Using the records below, filter out every line that lacks "assign" and copy the rest.

INPUT FOR THIS TASK below:

### config.mk
export PLATFORM = sky130hd
export DESIGN_NAME = cmvg_vertex_seq
export DESIGN_NICKNAME = d
export VERILOG_FILES = /design/src/rtl/core/cmvg_pkg.sv /design/src/rtl/core/cmvg_vertex_seq.sv
export SDC_FILE = /design/constraint.sdc
export NUM_CORES = 1
export LEC_CHECK = 0
export BUFFER_PORTS_ARGS = -buffer_cell sky130_fd_sc_hd__buf_2
export CORE_ASPECT_RATIO = 1.1
export CORE_MARGIN = 2
export CORE_UTILIZATION = 45
export DETAILED_ROUTE_END_ITERATION = 12
export PLACE_DENSITY = 0.79
export SLEW_MARGIN = 5
export SYNTH_ARGS = -nofsm -noshare
export SYNTH_HDL_FRONTEND = slang
export SYNTH_SLANG_ARGS = --single-unit
### constraint.sdc
create_clock -name clk -period 11.3 [get_ports clk]
set_input_delay 2.26 -clock clk [delete_from_list [all_inputs] [get_ports clk]]
set_output_delay 2.26 -clock clk [all_outputs]
set_load 0.01 [all_outputs]
### src/rtl/core/cmvg_pkg.sv
`default_nettype none
// ----------------------------------------------------------------------------
// cmvg_pkg
// Shared widths, register indexes and the sine evaluation used to build the
// quarter-wave table of the cone mesh vertex generator.
// ----------------------------------------------------------------------------
package cmvg_pkg;

	localparam int COORD_W = 16;
	localparam int CFG_W   = 16;
	localparam int COUNT_W = 9;
	localparam int IDX_W   = 8;
	localparam int TRIG_W  = 15;

	typedef enum logic [1:0] {
		CFG_BASE_RADIUS = 2'd0,
		CFG_CONE_HEIGHT = 2'd1,
		CFG_SLICE_COUNT = 2'd2,
		CFG_STACK_COUNT = 2'd3
	} cfg_idx_t;

	// Q30 odd Taylor coefficients of sin(pi/2 * u)
	localparam logic [63:0] COEF_A1 = 64'd1686629713;
	localparam logic [63:0] COEF_A3 = 64'd693598670;
	localparam logic [63:0] COEF_A5 = 64'd85569306;
	localparam logic [63:0] COEF_A7 = 64'd5027000;
	localparam logic [63:0] COEF_A9 = 64'd172272;

	// magnitude of sine for u in Q30 (0..1 of a quarter turn), rounded to Q0.15
	function automatic logic [TRIG_W-1:0] sine_mag(input logic [30:0] u_in);
		logic [63:0] u;
		logic [63:0] u2;
		logic [63:0] b;
		logic [63:0] s;
		u  = 64'(u_in);
		u2 = (u * u) >> 30;
		b  = COEF_A7 - ((u2 * COEF_A9) >> 30);
		b  = COEF_A5 - ((u2 * b) >> 30);
		b  = COEF_A3 - ((u2 * b) >> 30);
		b  = COEF_A1 - ((u2 * b) >> 30);
		s  = (u * b) >> 30;
		s  = (s + 64'd16384) >> 15;
		if (s > 64'd32767) begin
			s = 64'd32767;
		end
		return s[TRIG_W-1:0];
	endfunction

endpackage
`default_nettype wire

### src/rtl/core/cmvg_vertex_seq.sv
`default_nettype none
// ----------------------------------------------------------------------------
// cmvg_vertex_seq
// Holds one cell and walks its vertex list, one vertex descriptor a cycle unless stalled.
// ----------------------------------------------------------------------------
module cmvg_vertex_seq #(
	parameter int SINE_TABLE_DEPTH = 1024
) (
	input  wire logic                               clk,
	input  wire logic                               arst_n,
	input  wire logic                               item_valid,
	output logic                                    item_ready,
	input  wire logic                               item_mode,
	input  wire logic [$clog2(SINE_TABLE_DEPTH)-1:0] item_a0,
	input  wire logic [$clog2(SINE_TABLE_DEPTH)-1:0] item_a1,
	input  wire logic [cmvg_pkg::CFG_W-1:0]         item_rad,
	input  wire logic [cmvg_pkg::CFG_W-1:0]         item_r0,
	input  wire logic [cmvg_pkg::CFG_W-1:0]         item_r1,
	input  wire logic [cmvg_pkg::CFG_W-1:0]         item_h0,
	input  wire logic [cmvg_pkg::CFG_W-1:0]         item_h1,
	output logic                                    vd_valid,
	input  wire logic                               vd_ready,
	output logic [cmvg_pkg::CFG_W-1:0]              vd_rad,
	output logic [cmvg_pkg::CFG_W-1:0]              vd_hgt,
	output logic [$clog2(SINE_TABLE_DEPTH)-1:0]     vd_ang,
	output logic                                    vd_last
);
	localparam int LOG_D = $clog2(SINE_TABLE_DEPTH);

	logic                       busy_q;
	logic [2:0]                 cnt_q;
	logic                       mode_q;
	logic [LOG_D-1:0]           a0_q;
	logic [LOG_D-1:0]           a1_q;
	logic [cmvg_pkg::CFG_W-1:0] rad_q;
	logic [cmvg_pkg::CFG_W-1:0] r0_q;
	logic [cmvg_pkg::CFG_W-1:0] r1_q;
	logic [cmvg_pkg::CFG_W-1:0] h0_q;
	logic [cmvg_pkg::CFG_W-1:0] h1_q;

	logic fire;

	assign vd_valid   = busy_q;
	assign vd_last    = mode_q ? (cnt_q == 3'd5) : (cnt_q == 3'd2);
	assign fire       = busy_q && vd_ready;
	assign item_ready = !busy_q || (fire && vd_last);

	always_ff @(posedge clk or negedge arst_n) begin
		if (!arst_n) begin
			busy_q <= 1'b0;
			cnt_q  <= '0;
		end else if (item_valid && item_ready) begin
			busy_q <= 1'b1;
			cnt_q  <= '0;
		end else if (fire) begin
			if (vd_last) begin
				busy_q <= 1'b0;
			end else begin
				cnt_q <= cnt_q + 3'd1;
			end
		end
	end

	always_ff @(posedge clk) begin
		if (item_valid && item_ready) begin
			mode_q <= item_mode;
			a0_q   <= item_a0;
			a1_q   <= item_a1;
			rad_q  <= item_rad;
			r0_q   <= item_r0;
			r1_q   <= item_r1;
			h0_q   <= item_h0;
			h1_q   <= item_h1;
		end
	end

	// base wedge: origin, rim at next angle, rim at this angle
	// side quad: two triangles over rings j and j+1
	always_comb begin
		vd_rad = r0_q;
		vd_hgt = h0_q;
		vd_ang = a0_q;
		if (!mode_q) begin
			case (cnt_q)
				3'd0: begin
					vd_rad = '0;
					vd_hgt = '0;
					vd_ang = '0;
				end
				3'd1: begin
					vd_rad = rad_q;
					vd_hgt = '0;
					vd_ang = a1_q;
				end
				default: begin
					vd_rad = rad_q;
					vd_hgt = '0;
					vd_ang = a0_q;
				end
			endcase
		end else begin
			case (cnt_q)
				3'd0: begin
					vd_rad = r0_q;
					vd_hgt = h0_q;
					vd_ang = a1_q;
				end
				3'd1, 3'd3: begin
					vd_rad = r1_q;
					vd_hgt = h1_q;
					vd_ang = a1_q;
				end
				3'd4: begin
					vd_rad = r1_q;
					vd_hgt = h1_q;
					vd_ang = a0_q;
				end
				default: begin
					vd_rad = r0_q;
					vd_hgt = h0_q;
					vd_ang = a0_q;
				end
			endcase
		end
	end

endmodule
`default_nettype wire

==> impl_metrics.py <==
metrics = {
    "worst_setup_path": {
        "worst_reg_to_reg_setup_slack_ns": 8.05,
        "worst_path_largest_cell_delay_ns": 0.18,
        "worst-path-buf-inv": 3,
        "critical_path.max_fanout": 5,
        "depth_of_the_most_critical_reg_to_reg_path": 6,
        "worst-endpoint-required_ns": 9.04,
        "start_kind": "input port",
        "worst_setup_path_end_kind": "primary output",
        "rr_endpoint": "r1_q[4]",
        "crit_chain": "buf_2 > inv_1 > o21ai_2 > buf_2",
        "setup.worst_path.class": "input port to primary output",
        "crit_arrival_ns": 2.79,
        "rr_startpoint": "mode_q",
        "critical-path-top-cell-by-count": "sky130_fd_sc_hd__buf_2",
        "path_delay_family": "buffers and inverters",
        "worst_path_cell_with_the_longest_stage_delay": "sky130_fd_sc_hd__o21ai_2",
    },
    "synth": {
        "synth_edf_count": 101,
        "ys_async_sr_fraction_pct": 3.81,
        "yosys-top-cells-count": "sky130_fd_sc_hd__edfxtp_1 (101), sky130_fd_sc_hd__nand2_1 (101), sky130_fd_sc_hd__a22o_1 (17), sky130_fd_sc_hd__a21boi_0 (16), sky130_fd_sc_hd__clkbuf_1 (13)",
        "synth_nets": 418,
        "syn_area_um2": 4260,
        "share_of_synthesized_cell_area_in_full_adder_half_adder_and_majority_cells_pct": 0.881,
        "ys.flop_type": "sky130_fd_sc_hd__edfxtp_1",
        "netlist.area_leader.share_pct": 71.2,
        "synth.ff_latch_count": 105,
        "syn_avg_cell_area_um2": 13.7,
        "syn-instance-count": 310,
        "multiplexer_share_of_the_synthesized_area_pct": 0.499,
        "synth_top_cell_by_area": "sky130_fd_sc_hd__edfxtp_1",
        "synth_top_family_by_area": "compound AO/OA/AOI/OAI gates",
        "yosys.area_share.xor_xnor_pct": 0,
        "yosysSeqAreaShare_pct": 73.6,
        "post_synth_and_or_nand_nor_area_fraction_pct": 10.7,
        "yosysWarningCount": 0,
        "synth.top_cells.by_area": "sky130_fd_sc_hd__edfxtp_1 (71%), sky130_fd_sc_hd__nand2_1 (8.9%), sky130_fd_sc_hd__a22o_1 (3.5%)",
        "number_of_distinct_library_cells_after_synthesis": 32,
        "synth-compound-area-share_pct": 12.0,
    },
    "global_route": {
        "grt_antenna_before_repair": 0,
        "first_pass_grt_wire_length_um": 13900,
        "via_count_of_the_first_global_routing_pass": 2979,
        "gr-total-overflow": 0,
        "global_route_usage_over_all_layers_pct": 17.4,
        "grt_start_max_net_pins": 78,
    },
    "placement": {
        "numPortBuffers": 149,
        "worst_slack_at_placement_ns": 6.25,
        "place_hpwl_um": 6130,
        "routabilityCongestion": 0.854,
    },
    "floorplanning": {
        "row_count": 37,
        "initial_core_utilization_pct": 45.8,
        "die-area_um2": 10300,
        "die_h_um": 106,
        "io_pins": 150,
        "floorplan.die.width_um": 96.8,
        "coreArea_um2": 9310,
    },
    "pwr": {
        "powerDensity_nw_per_um2": 217,
        "power_leakage_nw": 2.21,
        "total_power_mw": 1.16,
        "worst_supply_voltage_drop_on_vdd_uv": 93.2,
        "internal_power_mw": 0.738,
        "power.switching_fraction_pct": 36.1,
        "clock_power_share_pct": 20.9,
        "power_spent_charging_and_discharging_nets_mw": 0.418,
        "combinational_cell_fraction_of_total_power_pct": 35.9,
        "power.share.sequential_pct": 43.2,
    },
    "drt": {
        "via_count": 3000,
        "detail_route.wl_per_cell_um": 15.7,
        "drt_first_iter_violations": 142,
        "number_of_iterations_in_the_first_detailed_routing_pass": 4,
        "drtAntennaViolNets": 0,
        "detail_route.vias_per_cell": 5.19,
        "detail_route.wirelength_um": 9100,
        "remaining_design_rule_violation_count": 0,
    },
    "worst_hold_path": {
        "hold-path-endpoint": "cnt_q[1]",
        "hp-start": "cnt_q[1]",
        "worst_hold_path.num_cells": 2,
        "worst_hold_path_type": "flip-flop to flip-flop",
    },
    "cts": {
        "post-cts-setup-buffers": 0,
        "cts_htree_levels": 3,
        "clockRootBuffer": "sky130_fd_sc_hd__clkbuf_8",
        "clock_tree.buffer_depth": 2,
        "clk_pin_slew_worst_paths_ns": 0.10,
        "cts_hold_repair.buffers": 0,
        "clock_insertion_delay_worst_skew_ns": 0.36,
        "cts_buffers": 9,
        "cts.sink_count": 105,
        "tritoncts": "yes",
        "postCtsResizedCells": 0,
    },
    "final_layout": {
        "antenna_cells_inserted": 0,
        "multi_input_area_um2": 1040,
        "layout.filler_cells": 745,
        "synthToLayoutAreaGrowth_pct": 25.1,
        "layout.nets": 564,
        "post_route_cells_drive_above_1_share_pct": 38.2,
        "final_util_pct": 57.2,
        "final-seq-area_um2": 3130,
    },
    "flow_run": {
        "max_cap_viol_count": 0,
    },
    "status": {
        "result_of_the_run": "finished, final reports clean",
    },
    "sta": {
        "finClkSkew_ns": 0.0113,
        "grt_setup_unrepaired": "no",
        "tightestPinTransition_ns": 1.06,
        "max_freq_mhz": 198,
        "finalCriticalPeriod_ns": 5.05,
        "final-setup-viol-count": 0,
        "worst_slack_ns": 6.25,
        "hold_violations": 0,
        "holdWs_ns": 0.615,
        "min_period_over_period_pct": 44.7,
        "slew-limit-headroom_pct": 27.6,
        "final.setup.tns_ns": 0,
        "report.final.slew_viol_count": 0,
    },
}
## cell families (layout without fill, tap and decap cells)
kind of cell	after synthesis	count (layout)
buf+inv	24	175
fa+ha+maj	3	3
compound gates	64	64
flops	105	105
mux	2	2
simple gates	112	112
## per-stage QoR
step / cell area (um2) / instances
floorplan: 4260 / 310
global placement: 5110 / 562
detailed placement: 5110 / 562
CTS: 5330 / 578
global route: 5330 / 578
finish: 5330 / 578
## cell usage in the layout (no fill, tap or decap), drive strengths merged, types with 2 or more instances in the layout
| cell type | n |
|---|---|
| clkbuf | 9 |
| clkinv | 2 |
| o21ai | 5 |
| inv | 10 |
| dfrtp | 4 |
| nand2 | 101 |
| nor2 | 2 |
| a221oi | 10 |
| o311ai | 2 |
| and2 | 2 |
| a21boi | 16 |
| a31oi | 12 |
| buf | 152 |
| a22o | 17 |
| edfxtp | 101 |
| ha | 3 |
## state kept, by name (all words and copies together), names as in the netlist
register and cells:
mode_q 1, r1_q 16, rad_q 16, a0_q 10, h0_q 16, h1_q 16
cnt_q 3, a1_q 10, vd_valid 1, r0_q 16
## power groups by stage
stage,Clock (mW),Sequential (mW),Combinational (mW)
5_1_grt,0.263,0.504,0.464
3_3_place_gp,0,0.506,0.410
3_5_place_dp,0,0.509,0.422
4_1_cts,0.249,0.500,0.423
6_report,0.241,0.500,0.415
2_1_floorplan,0,0.501,0.279
## how the worst max path moves through the flow
stage | startpoint | to | slack (ns) | depth (start not counted)
floorplan | vd_ready | a0_q[0] | 5.92 | 3
global placement | vd_ready | item_ready | 6.29 | 4
detailed placement | vd_ready | item_ready | 6.25 | 4
CTS | cnt_q[0] | vd_hgt[2] | 6.22 | 6
global route | cnt_q[0] | vd_rad[15] | 6.01 | 7
finish | vd_ready | item_ready | 6.25 | 4
## worst min-delay path: cells and delay by family (launching register included)
kind | cells | cell delay (ns)
DFF | 1 | 0.42
AOI/OAI and AO/OA | 1 | 0.09
and+or+nand+nor | 1 | 0.06
## final cells by class
| cell class | count | area share, % |
|---|---|---|
| multi-input cells | 181 | 19.5 |
| repair buffers | 152 | 14.4 |
| inverters | 7 | 0.493 |
| well taps | 117 | 2.75 |
| clock inverters | 7 | 1.64 |
| flip-flops and latches | 105 | 58.8 |
| clock buffers | 9 | 2.33 |
## metal layers
layer | track usage, % | up-vias | routed length, um
met5 | 0 | - | 0
met4 | 8.15 | 0 | 172
met3 | 3.62 | 16 | 468
met2 | 30.2 | 106 | 4870
met1 | 20.8 | 1442 | 3590
li1 | - | 1436 | -
Note: power is estimated with default switching activity, not from simulation.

End of INPUT FOR THIS TASK.

[WRITTEN RESPONSE]
	assign vd_valid   = busy_q;
	assign vd_last    = mode_q ? (cnt_q == 3'd5) : (cnt_q == 3'd2);
	assign fire       = busy_q && vd_ready;
	assign item_ready = !busy_q || (fire && vd_last);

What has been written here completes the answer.